Saved entries
$ cat src/rtl/legv8_control_unit.sv
// Multi-cycle LEGv8 control unit: FETCH then one or two execute states.
// Emits the 34-bit datapath control word and the extended immediate each cycle.
module legv8_control_unit (
  input  logic        clock,
  input  logic        reset,
  output logic [33:0] ControlWord,
  output logic [63:0] constant,
  input  logic [31:0] instruction,
  input  logic [4:0]  status
);

  typedef enum logic [1:0] {
    S_FETCH = 2'b00,
    S_EX0   = 2'b01,
    S_EX1   = 2'b10
  } state_t;

  typedef enum logic [4:0] {
    OP_NOP, OP_ADD, OP_SUB, OP_ADDS, OP_SUBS, OP_ADDI, OP_SUBI, OP_ADDIS, OP_SUBIS,
    OP_AND, OP_ORR, OP_EOR, OP_ANDS, OP_ANDI, OP_ORRI, OP_EORI, OP_ANDIS,
    OP_LSL, OP_LSR, OP_LDUR, OP_STUR, OP_MOVZ, OP_MOVK,
    OP_CBZ, OP_CBNZ, OP_BCOND, OP_B, OP_BL, OP_BR
  } op_t;

  localparam logic [4:0] FS_AND = 5'b00000;
  localparam logic [4:0] FS_OR  = 5'b00100;
  localparam logic [4:0] FS_ADD = 5'b01000;
  localparam logic [4:0] FS_XOR = 5'b01100;
  localparam logic [4:0] FS_LSL = 5'b10000;
  localparam logic [4:0] FS_LSR = 5'b10100;

  state_t      r_state;
  state_t      w_next;
  op_t         w_op;
  logic [4:0]  w_rd, w_rn, w_rm;
  logic [4:0]  w_da, w_sa, w_sb, w_fs;
  logic        w_c0, w_rw, w_mw, w_bsel, w_en_alu, w_en_mem, w_en_pc;
  logic        w_pcsel, w_sl, w_irload;
  logic [1:0]  w_ps, w_ns;
  logic [33:0] w_cw;
  logic [63:0] w_const;

  // Evaluates a B.cond condition code against {V,C,N,Z}.
  function automatic logic f_cond_holds(input logic [3:0] cond, input logic [3:0] flags);
    logic z, n, c, v, base;
    z = flags[0];
    n = flags[1];
    c = flags[2];
    v = flags[3];
    case (cond[3:1])
      3'b000:  base = z;
      3'b001:  base = c;
      3'b010:  base = n;
      3'b011:  base = v;
      3'b100:  base = c & ~z;
      3'b101:  base = (n == v);
      3'b110:  base = ~z & (n == v);
      default: base = 1'b1;
    endcase
    return (cond[0] && cond != 4'b1111) ? ~base : base;
  endfunction

  assign w_rd = instruction[4:0];
  assign w_rn = instruction[9:5];
  assign w_rm = instruction[20:16];

  always_ff @(posedge clock or negedge reset) begin
    if (!reset) r_state <= S_FETCH;
    else        r_state <= w_next;
  end

  always_comb begin
    w_op = OP_NOP;
    casez (instruction[31:21])
      11'b10001011000: w_op = OP_ADD;
      11'b11001011000: w_op = OP_SUB;
      11'b10101011000: w_op = OP_ADDS;
      11'b11101011000: w_op = OP_SUBS;
      11'b1001000100?: w_op = OP_ADDI;
      11'b1101000100?: w_op = OP_SUBI;
      11'b1011000100?: w_op = OP_ADDIS;
      11'b1111000100?: w_op = OP_SUBIS;
      11'b10001010000: w_op = OP_AND;
      11'b10101010000: w_op = OP_ORR;
      11'b11001010000: w_op = OP_EOR;
      11'b11101010000: w_op = OP_ANDS;
      11'b1001001000?: w_op = OP_ANDI;
      11'b1011001000?: w_op = OP_ORRI;
      11'b1101001000?: w_op = OP_EORI;
      11'b1111001000?: w_op = OP_ANDIS;
      11'b11010011011: w_op = OP_LSL;
      11'b11010011010: w_op = OP_LSR;
      11'b11111000010: w_op = OP_LDUR;
      11'b11111000000: w_op = OP_STUR;
      11'b110100101??: w_op = OP_MOVZ;
      11'b111100101??: w_op = OP_MOVK;
      11'b10110100???: w_op = OP_CBZ;
      11'b10110101???: w_op = OP_CBNZ;
      11'b01010100???: w_op = OP_BCOND;
      11'b000101?????: w_op = OP_B;
      11'b100101?????: w_op = OP_BL;
      11'b11010110000: w_op = OP_BR;
      default:         w_op = OP_NOP;
    endcase
  end

  always_comb begin
    w_da     = '0;
    w_sa     = '0;
    w_sb     = '0;
    w_fs     = '0;
    w_c0     = 1'b0;
    w_rw     = 1'b0;
    w_mw     = 1'b0;
    w_bsel   = 1'b0;
    w_en_alu = 1'b0;
    w_en_mem = 1'b0;
    w_en_pc  = 1'b0;
    w_ps     = 2'b00;
    w_pcsel  = 1'b0;
    w_sl     = 1'b0;
    w_irload = 1'b0;
    w_ns     = S_FETCH;
    case (r_state)
      S_FETCH: begin
        w_irload = 1'b1;
        w_ps     = 2'b01;
        w_ns     = S_EX0;
      end
      S_EX0: begin
        if (w_op != OP_NOP) begin
          w_da = w_rd;
          w_sa = w_rn;
          w_sb = w_rm;
        end
        case (w_op)
          OP_ADD, OP_SUB, OP_ADDS, OP_SUBS, OP_ADDI, OP_SUBI, OP_ADDIS, OP_SUBIS: begin
            w_fs     = FS_ADD;
            w_en_alu = 1'b1;
            w_rw     = 1'b1;
            w_bsel   = w_op inside {OP_ADDI, OP_SUBI, OP_ADDIS, OP_SUBIS};
            w_sl     = w_op inside {OP_ADDS, OP_SUBS, OP_ADDIS, OP_SUBIS};
            if (w_op inside {OP_SUB, OP_SUBS, OP_SUBI, OP_SUBIS}) begin
              w_fs[1] = 1'b1;
              w_c0    = 1'b1;
            end
          end
          OP_AND, OP_ORR, OP_EOR, OP_ANDS, OP_ANDI, OP_ORRI, OP_EORI, OP_ANDIS: begin
            if (w_op inside {OP_ORR, OP_ORRI})      w_fs = FS_OR;
            else if (w_op inside {OP_EOR, OP_EORI}) w_fs = FS_XOR;
            else                                    w_fs = FS_AND;
            w_en_alu = 1'b1;
            w_rw     = 1'b1;
            w_bsel   = w_op inside {OP_ANDI, OP_ORRI, OP_EORI, OP_ANDIS};
            w_sl     = w_op inside {OP_ANDS, OP_ANDIS};
          end
          OP_LSL, OP_LSR: begin
            w_fs     = (w_op == OP_LSL) ? FS_LSL : FS_LSR;
            w_bsel   = 1'b1;
            w_en_alu = 1'b1;
            w_rw     = 1'b1;
          end
          OP_LDUR: begin
            w_fs     = FS_ADD;
            w_bsel   = 1'b1;
            w_en_mem = 1'b1;
            w_rw     = 1'b1;
          end
          OP_STUR: begin
            w_fs   = FS_ADD;
            w_bsel = 1'b1;
            w_mw   = 1'b1;
            w_sb   = w_rd;
          end
          OP_MOVZ: begin
            w_sa     = 5'd31;
            w_fs     = FS_OR;
            w_bsel   = 1'b1;
            w_en_alu = 1'b1;
            w_rw     = 1'b1;
          end
          // MOVK clears the target halfword (AND with ~constant) before OR-ing it in.
          OP_MOVK: begin
            w_sa     = w_rd;
            w_fs     = FS_AND | 5'b00010;
            w_bsel   = 1'b1;
            w_en_alu = 1'b1;
            w_rw     = 1'b1;
            w_ns     = S_EX1;
          end
          OP_CBZ, OP_CBNZ: begin
            w_sa = w_rd;
            w_sb = 5'd31;
            w_fs = FS_OR;
            if ((w_op == OP_CBZ) ? status[4] : ~status[4]) w_ps = 2'b10;
          end
          OP_BCOND: begin
            if (f_cond_holds(instruction[3:0], status[3:0])) w_ps = 2'b10;
          end
          OP_B: w_ps = 2'b10;
          OP_BL: begin
            w_ps     = 2'b10;
            w_da     = 5'd30;
            w_pcsel  = 1'b1;
            w_sb     = 5'd31;
            w_fs     = FS_OR;
            w_en_alu = 1'b1;
            w_rw     = 1'b1;
          end
          OP_BR: w_ps = 2'b11;
          default: ;
        endcase
      end
      S_EX1: begin
        if (w_op == OP_MOVK) begin
          w_da     = w_rd;
          w_sa     = w_rd;
          w_sb     = w_rm;
          w_fs     = FS_OR;
          w_bsel   = 1'b1;
          w_en_alu = 1'b1;
          w_rw     = 1'b1;
        end
      end
      default: ;
    endcase
  end

  assign w_next = state_t'(w_ns);

  assign w_cw = {w_da, w_sa, w_sb, w_fs, w_c0, w_rw, w_mw, w_bsel,
                 w_en_alu, w_en_mem, w_en_pc, w_ps, w_pcsel, w_sl, w_irload, w_ns};

  always_comb begin
    w_const = '0;
    case (w_op)
      OP_ADDI, OP_SUBI, OP_ADDIS, OP_SUBIS,
      OP_ANDI, OP_ORRI, OP_EORI, OP_ANDIS: w_const = {52'd0, instruction[21:10]};
      OP_LDUR, OP_STUR:                    w_const = {{55{instruction[20]}}, instruction[20:12]};
      OP_MOVZ, OP_MOVK:                    w_const = {48'd0, instruction[20:5]} << {instruction[22:21], 4'b0000};
      OP_CBZ, OP_CBNZ, OP_BCOND:           w_const = {{45{instruction[23]}}, instruction[23:5]};
      OP_B, OP_BL:                         w_const = {{38{instruction[25]}}, instruction[25:0]};
      OP_LSL, OP_LSR:                      w_const = {58'd0, instruction[15:10]};
      default:                             w_const = '0;
    endcase
  end

  assign ControlWord = reset ? w_cw : '0;
  assign constant    = reset ? w_const : '0;

endmodule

→ **Task brief**: With the line containing "default: base = 1'b1;" as the last one, please set down exactly the lines of the records above from their very first line, and nothing more.

→ **Answer for the task**:
$ cat src/rtl/legv8_control_unit.sv
// Multi-cycle LEGv8 control unit: FETCH then one or two execute states.
// Emits the 34-bit datapath control word and the extended immediate each cycle.
module legv8_control_unit (
  input  logic        clock,
  input  logic        reset,
  output logic [33:0] ControlWord,
  output logic [63:0] constant,
  input  logic [31:0] instruction,
  input  logic [4:0]  status
);

  typedef enum logic [1:0] {
    S_FETCH = 2'b00,
    S_EX0   = 2'b01,
    S_EX1   = 2'b10
  } state_t;

  typedef enum logic [4:0] {
    OP_NOP, OP_ADD, OP_SUB, OP_ADDS, OP_SUBS, OP_ADDI, OP_SUBI, OP_ADDIS, OP_SUBIS,
    OP_AND, OP_ORR, OP_EOR, OP_ANDS, OP_ANDI, OP_ORRI, OP_EORI, OP_ANDIS,
    OP_LSL, OP_LSR, OP_LDUR, OP_STUR, OP_MOVZ, OP_MOVK,
    OP_CBZ, OP_CBNZ, OP_BCOND, OP_B, OP_BL, OP_BR
  } op_t;

  localparam logic [4:0] FS_AND = 5'b00000;
  localparam logic [4:0] FS_OR  = 5'b00100;
  localparam logic [4:0] FS_ADD = 5'b01000;
  localparam logic [4:0] FS_XOR = 5'b01100;
  localparam logic [4:0] FS_LSL = 5'b10000;
  localparam logic [4:0] FS_LSR = 5'b10100;

  state_t      r_state;
  state_t      w_next;
  op_t         w_op;
  logic [4:0]  w_rd, w_rn, w_rm;
  logic [4:0]  w_da, w_sa, w_sb, w_fs;
  logic        w_c0, w_rw, w_mw, w_bsel, w_en_alu, w_en_mem, w_en_pc;
  logic        w_pcsel, w_sl, w_irload;
  logic [1:0]  w_ps, w_ns;
  logic [33:0] w_cw;
  logic [63:0] w_const;

  // Evaluates a B.cond condition code against {V,C,N,Z}.
  function automatic logic f_cond_holds(input logic [3:0] cond, input logic [3:0] flags);
    logic z, n, c, v, base;
    z = flags[0];
    n = flags[1];
    c = flags[2];
    v = flags[3];
    case (cond[3:1])
      3'b000:  base = z;
      3'b001:  base = c;
      3'b010:  base = n;
      3'b011:  base = v;
      3'b100:  base = c & ~z;
      3'b101:  base = (n == v);
      3'b110:  base = ~z & (n == v);
      default: base = 1'b1;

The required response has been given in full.